**EXERCISE**
When you reach the line with "assign xmask[28] = t[28];" in the data below, begin printing lines exactly, and stop once the line with "wire [32:0] ysh;" has been printed.

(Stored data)
=-=-=

Background: an optimization exercise with open tools, aiming at small area, a short achievable clock period and few clock cycles per item. Do not read the settings as production practice.
RTL that was checked went through simulation tests only; none was proved equivalent to the original.
Function not checked in run 3: the RTL went through the layout flow alone.

===== design.v =====
module atang(
	input             clk,
	input             load,       
	input      [11:0] x,
	input      [11:0] y,
	output     [31:0] z,
	output            far2,       
	output            far1,       
	output            dec         
    );
	reg  [32:0] xr;              
	reg  [34:6] rh;
	wire [34:0] rr = {rh, 6'd0};
	reg  [31:0] zr;
	reg  [31:1] t;               
	reg  [16:0] oh;              
	reg         dn;              
	wire d = rr[34];             
	wire dx = ~dn;
	wire [29:17] ohh = t[30:18] & ~t[29:17];
	wire [29:0] a = ({30{oh[0]}} & 30'h35214E63) |
	                ({30{oh[1]}} & 30'h1C128E80) |
	                ({30{oh[2]}} & 30'h0E400224) |
	                ({30{oh[3]}} & 30'h0727154C) |
	                ({30{oh[4]}} & 30'h03946F29) |
	                ({30{oh[5]}} & 30'h01CA5435) |
	                ({30{oh[6]}} & 30'h00E52D8D) |
	                ({30{oh[7]}} & 30'h007296C6) |
	                ({30{oh[8]}} & 30'h00394B63) |
	                ({30{oh[9]}} & 30'h001CA5B1) |
	                ({30{oh[10]}} & 30'h000E52D8) |
	                ({30{oh[11]}} & 30'h0007296C) |
	                ({30{oh[12]}} & 30'h000394B6) |
	                ({30{oh[13]}} & 30'h0001CA5B) |
	                ({30{oh[14]}} & 30'h0000E52D) |
	                ({30{oh[15]}} & 30'h00007296) |
	                ({30{oh[16]}} & 30'h0000394B) |
	                ({30{ohh[17]}} & 30'h00001CA5) |
	                ({30{ohh[18]}} & 30'h00000E52) |
	                ({30{ohh[19]}} & 30'h00000729) |
	                ({30{ohh[20]}} & 30'h00000394) |
	                ({30{ohh[21]}} & 30'h000001CA) |
	                ({30{ohh[22]}} & 30'h000000E5) |
	                ({30{ohh[23]}} & 30'h00000072) |
	                ({30{ohh[24]}} & 30'h00000039) |
	                ({30{ohh[25]}} & 30'h0000001C) |
	                ({30{ohh[26]}} & 30'h0000000E) |
	                ({30{ohh[27]}} & 30'h00000007) |
	                ({30{ohh[28]}} & 30'h00000003) |
	                ({30{ohh[29]}} & 30'h00000001);
	wire [32:0] xmask;
	assign xmask[0] = 1'b0;
	assign xmask[1] = t[1];
	assign xmask[2] = t[2];
	assign xmask[3] = t[3];
	assign xmask[4] = t[4];
	assign xmask[5] = t[5];
	assign xmask[6] = t[6];
	assign xmask[7] = t[7];
	assign xmask[8] = t[8];
	assign xmask[9] = t[9];
	assign xmask[10] = t[10];
	assign xmask[11] = t[11];
	assign xmask[12] = t[12];
	assign xmask[13] = t[13];
	assign xmask[14] = t[14];
	assign xmask[15] = t[15];
	assign xmask[16] = t[16];
	assign xmask[17] = t[17];
	assign xmask[18] = t[18];
	assign xmask[19] = t[19];
	assign xmask[20] = t[20];
	assign xmask[21] = t[21];
	assign xmask[22] = t[22];
	assign xmask[23] = t[23];
	assign xmask[24] = t[24];
	assign xmask[25] = t[25];
	assign xmask[26] = t[26];
	assign xmask[27] = t[27];
	assign xmask[28] = t[28];
	assign xmask[29] = t[29];
	assign xmask[30] = t[30];
	assign xmask[32:31] = 2'b11;
	wire [32:0] xm = xr & xmask;
	wire [32:0] ysh;
	assign ysh[0] = (oh[0] & rr[1]) | (oh[1] & rr[3]) | (oh[2] & rr[5]) | (oh[3] & rr[7]) | (oh[4] & rr[9]) | (oh[5] & rr[11]) | (oh[6] & rr[13]) | (oh[7] & rr[15]) | (oh[8] & rr[17]) | (oh[9] & rr[19]) | (oh[10] & rr[21]) | (oh[11] & rr[23]) | (oh[12] & rr[25]) | (oh[13] & rr[27]) | (oh[14] & rr[29]) | (oh[15] & rr[31]) | (oh[16] & rr[33]) | (rr[34] & ~t[17]);
	assign ysh[1] = (oh[0] & rr[2]) | (oh[1] & rr[4]) | (oh[2] & rr[6]) | (oh[3] & rr[8]) | (oh[4] & rr[10]) | (oh[5] & rr[12]) | (oh[6] & rr[14]) | (oh[7] & rr[16]) | (oh[8] & rr[18]) | (oh[9] & rr[20]) | (oh[10] & rr[22]) | (oh[11] & rr[24]) | (oh[12] & rr[26]) | (oh[13] & rr[28]) | (oh[14] & rr[30]) | (oh[15] & rr[32]) | (rr[34] & ~t[16]);
	assign ysh[2] = (oh[0] & rr[3]) | (oh[1] & rr[5]) | (oh[2] & rr[7]) | (oh[3] & rr[9]) | (oh[4] & rr[11]) | (oh[5] & rr[13]) | (oh[6] & rr[15]) | (oh[7] & rr[17]) | (oh[8] & rr[19]) | (oh[9] & rr[21]) | (oh[10] & rr[23]) | (oh[11] & rr[25]) | (oh[12] & rr[27]) | (oh[13] & rr[29]) | (oh[14] & rr[31]) | (oh[15] & rr[33]) | (rr[34] & ~t[16]);
	assign ysh[3] = (oh[0] & rr[4]) | (oh[1] & rr[6]) | (oh[2] & rr[8]) | (oh[3] & rr[10]) | (oh[4] & rr[12]) | (oh[5] & rr[14]) | (oh[6] & rr[16]) | (oh[7] & rr[18]) | (oh[8] & rr[20]) | (oh[9] & rr[22]) | (oh[10] & rr[24]) | (oh[11] & rr[26]) | (oh[12] & rr[28]) | (oh[13] & rr[30]) | (oh[14] & rr[32]) | (rr[34] & ~t[15]);
	assign ysh[4] = (oh[0] & rr[5]) | (oh[1] & rr[7]) | (oh[2] & rr[9]) | (oh[3] & rr[11]) | (oh[4] & rr[13]) | (oh[5] & rr[15]) | (oh[6] & rr[17]) | (oh[7] & rr[19]) | (oh[8] & rr[21]) | (oh[9] & rr[23]) | (oh[10] & rr[25]) | (oh[11] & rr[27]) | (oh[12] & rr[29]) | (oh[13] & rr[31]) | (oh[14] & rr[33]) | (rr[34] & ~t[15]);
	assign ysh[5] = (oh[0] & rr[6]) | (oh[1] & rr[8]) | (oh[2] & rr[10]) | (oh[3] & rr[12]) | (oh[4] & rr[14]) | (oh[5] & rr[16]) | (oh[6] & rr[18]) | (oh[7] & rr[20]) | (oh[8] & rr[22]) | (oh[9] & rr[24]) | (oh[10] & rr[26]) | (oh[11] & rr[28]) | (oh[12] & rr[30]) | (oh[13] & rr[32]) | (rr[34] & ~t[14]);
	assign ysh[6] = (oh[0] & rr[7]) | (oh[1] & rr[9]) | (oh[2] & rr[11]) | (oh[3] & rr[13]) | (oh[4] & rr[15]) | (oh[5] & rr[17]) | (oh[6] & rr[19]) | (oh[7] & rr[21]) | (oh[8] & rr[23]) | (oh[9] & rr[25]) | (oh[10] & rr[27]) | (oh[11] & rr[29]) | (oh[12] & rr[31]) | (oh[13] & rr[33]) | (rr[34] & ~t[14]);
	assign ysh[7] = (oh[0] & rr[8]) | (oh[1] & rr[10]) | (oh[2] & rr[12]) | (oh[3] & rr[14]) | (oh[4] & rr[16]) | (oh[5] & rr[18]) | (oh[6] & rr[20]) | (oh[7] & rr[22]) | (oh[8] & rr[24]) | (oh[9] & rr[26]) | (oh[10] & rr[28]) | (oh[11] & rr[30]) | (oh[12] & rr[32]) | (rr[34] & ~t[13]);
	assign ysh[8] = (oh[0] & rr[9]) | (oh[1] & rr[11]) | (oh[2] & rr[13]) | (oh[3] & rr[15]) | (oh[4] & rr[17]) | (oh[5] & rr[19]) | (oh[6] & rr[21]) | (oh[7] & rr[23]) | (oh[8] & rr[25]) | (oh[9] & rr[27]) | (oh[10] & rr[29]) | (oh[11] & rr[31]) | (oh[12] & rr[33]) | (rr[34] & ~t[13]);
	assign ysh[9] = (oh[0] & rr[10]) | (oh[1] & rr[12]) | (oh[2] & rr[14]) | (oh[3] & rr[16]) | (oh[4] & rr[18]) | (oh[5] & rr[20]) | (oh[6] & rr[22]) | (oh[7] & rr[24]) | (oh[8] & rr[26]) | (oh[9] & rr[28]) | (oh[10] & rr[30]) | (oh[11] & rr[32]) | (rr[34] & ~t[12]);
	assign ysh[10] = (oh[0] & rr[11]) | (oh[1] & rr[13]) | (oh[2] & rr[15]) | (oh[3] & rr[17]) | (oh[4] & rr[19]) | (oh[5] & rr[21]) | (oh[6] & rr[23]) | (oh[7] & rr[25]) | (oh[8] & rr[27]) | (oh[9] & rr[29]) | (oh[10] & rr[31]) | (oh[11] & rr[33]) | (rr[34] & ~t[12]);
	assign ysh[11] = (oh[0] & rr[12]) | (oh[1] & rr[14]) | (oh[2] & rr[16]) | (oh[3] & rr[18]) | (oh[4] & rr[20]) | (oh[5] & rr[22]) | (oh[6] & rr[24]) | (oh[7] & rr[26]) | (oh[8] & rr[28]) | (oh[9] & rr[30]) | (oh[10] & rr[32]) | (rr[34] & ~t[11]);
	assign ysh[12] = (oh[0] & rr[13]) | (oh[1] & rr[15]) | (oh[2] & rr[17]) | (oh[3] & rr[19]) | (oh[4] & rr[21]) | (oh[5] & rr[23]) | (oh[6] & rr[25]) | (oh[7] & rr[27]) | (oh[8] & rr[29]) | (oh[9] & rr[31]) | (oh[10] & rr[33]) | (rr[34] & ~t[11]);
	assign ysh[13] = (oh[0] & rr[14]) | (oh[1] & rr[16]) | (oh[2] & rr[18]) | (oh[3] & rr[20]) | (oh[4] & rr[22]) | (oh[5] & rr[24]) | (oh[6] & rr[26]) | (oh[7] & rr[28]) | (oh[8] & rr[30]) | (oh[9] & rr[32]) | (rr[34] & ~t[10]);
	assign ysh[14] = (oh[0] & rr[15]) | (oh[1] & rr[17]) | (oh[2] & rr[19]) | (oh[3] & rr[21]) | (oh[4] & rr[23]) | (oh[5] & rr[25]) | (oh[6] & rr[27]) | (oh[7] & rr[29]) | (oh[8] & rr[31]) | (oh[9] & rr[33]) | (rr[34] & ~t[10]);
	assign ysh[15] = (oh[0] & rr[16]) | (oh[1] & rr[18]) | (oh[2] & rr[20]) | (oh[3] & rr[22]) | (oh[4] & rr[24]) | (oh[5] & rr[26]) | (oh[6] & rr[28]) | (oh[7] & rr[30]) | (oh[8] & rr[32]) | (rr[34] & ~t[9]);
	assign ysh[16] = (oh[0] & rr[17]) | (oh[1] & rr[19]) | (oh[2] & rr[21]) | (oh[3] & rr[23]) | (oh[4] & rr[25]) | (oh[5] & rr[27]) | (oh[6] & rr[29]) | (oh[7] & rr[31]) | (oh[8] & rr[33]) | (rr[34] & ~t[9]);
	assign ysh[17] = (oh[0] & rr[18]) | (oh[1] & rr[20]) | (oh[2] & rr[22]) | (oh[3] & rr[24]) | (oh[4] & rr[26]) | (oh[5] & rr[28]) | (oh[6] & rr[30]) | (oh[7] & rr[32]) | (rr[34] & ~t[8]);
	assign ysh[18] = (oh[0] & rr[19]) | (oh[1] & rr[21]) | (oh[2] & rr[23]) | (oh[3] & rr[25]) | (oh[4] & rr[27]) | (oh[5] & rr[29]) | (oh[6] & rr[31]) | (oh[7] & rr[33]) | (rr[34] & ~t[8]);
	assign ysh[19] = (oh[0] & rr[20]) | (oh[1] & rr[22]) | (oh[2] & rr[24]) | (oh[3] & rr[26]) | (oh[4] & rr[28]) | (oh[5] & rr[30]) | (oh[6] & rr[32]) | (rr[34] & ~t[7]);
	assign ysh[20] = (oh[0] & rr[21]) | (oh[1] & rr[23]) | (oh[2] & rr[25]) | (oh[3] & rr[27]) | (oh[4] & rr[29]) | (oh[5] & rr[31]) | (oh[6] & rr[33]) | (rr[34] & ~t[7]);
	assign ysh[21] = (oh[0] & rr[22]) | (oh[1] & rr[24]) | (oh[2] & rr[26]) | (oh[3] & rr[28]) | (oh[4] & rr[30]) | (oh[5] & rr[32]) | (rr[34] & ~t[6]);
	assign ysh[22] = (oh[0] & rr[23]) | (oh[1] & rr[25]) | (oh[2] & rr[27]) | (oh[3] & rr[29]) | (oh[4] & rr[31]) | (oh[5] & rr[33]) | (rr[34] & ~t[6]);
	assign ysh[23] = (oh[0] & rr[24]) | (oh[1] & rr[26]) | (oh[2] & rr[28]) | (oh[3] & rr[30]) | (oh[4] & rr[32]) | (rr[34] & ~t[5]);
	assign ysh[24] = (oh[0] & rr[25]) | (oh[1] & rr[27]) | (oh[2] & rr[29]) | (oh[3] & rr[31]) | (oh[4] & rr[33]) | (rr[34] & ~t[5]);
	assign ysh[25] = (oh[0] & rr[26]) | (oh[1] & rr[28]) | (oh[2] & rr[30]) | (oh[3] & rr[32]) | (rr[34] & ~t[4]);
	assign ysh[26] = (oh[0] & rr[27]) | (oh[1] & rr[29]) | (oh[2] & rr[31]) | (oh[3] & rr[33]) | (rr[34] & ~t[4]);
	assign ysh[27] = (oh[0] & rr[28]) | (oh[1] & rr[30]) | (oh[2] & rr[32]) | (rr[34] & ~t[3]);
	assign ysh[28] = (oh[0] & rr[29]) | (oh[1] & rr[31]) | (oh[2] & rr[33]) | (rr[34] & ~t[3]);
	assign ysh[29] = (oh[0] & rr[30]) | (oh[1] & rr[32]) | (rr[34] & ~t[2]);
	assign ysh[30] = (oh[0] & rr[31]) | (oh[1] & rr[33]) | (rr[34] & ~t[2]);
	assign ysh[31] = (oh[0] & rr[32]) | (rr[34] & ~t[1]);
	assign ysh[32] = (oh[0] & rr[33]) | (rr[34] & ~t[1]);
	wire [34:6] rnext;
	wire [32:0] xnext;
	wire [31:0] znext;
	add29 radd(.a(rr[33:5]), .b({2'b00, xm[32:6]} ^ {29{~d}}), .ci(~d), .s(rnext));
	add33 xadd(.a(xr), .b(ysh ^ {33{dx}}), .ci(dx), .s(xnext));
	add32 zadd(.a(zr), .b({2'b00, a} ^ {32{dx}}), .ci(dx), .s(znext));
	wire [12:0] xy_sum, xy_dif;
	add13 sadd(.a({1'b0, x}), .b({1'b0, y}), .ci(1'b0), .s(xy_sum));
	add13 dadd(.a({1'b0, y}), .b(~{1'b0, x}), .ci(1'b1), .s(xy_dif));
	always @(posedge clk) begin
		t <= load ? 31'h7fffffff : {t[30:1], 1'b0};
		oh <= load ? 17'd1 : {oh[15:0], 1'b0};
		dn <= load ? ~xy_dif[12] : ~rnext[34];
		if (load) begin
			xr <= {1'b0, xy_sum, 19'b0};
			rh <= {{3{xy_dif[12]}}, xy_dif, 13'b0};
			zr <= 32'h5A000000;
		end else begin
			xr <= xnext;
			rh <= rnext;
			zr <= znext;
		end
	end
	wire [14:0] zl = zr[14:0] ^ {15{dn}};
	assign far2 = ~|a[29:14] & (zl >= {a[13:0], 1'b0});
	assign far1 = ~|a[29:15] & (zl >= a[14:0]);
	assign dec = dx;
	assign z = zr;
endmodule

=-=-=

**ANSWER TO THIS EXERCISE**
	assign xmask[28] = t[28];
	assign xmask[29] = t[29];
	assign xmask[30] = t[30];
	assign xmask[32:31] = 2'b11;
	wire [32:0] xm = xr & xmask;
	wire [32:0] ysh;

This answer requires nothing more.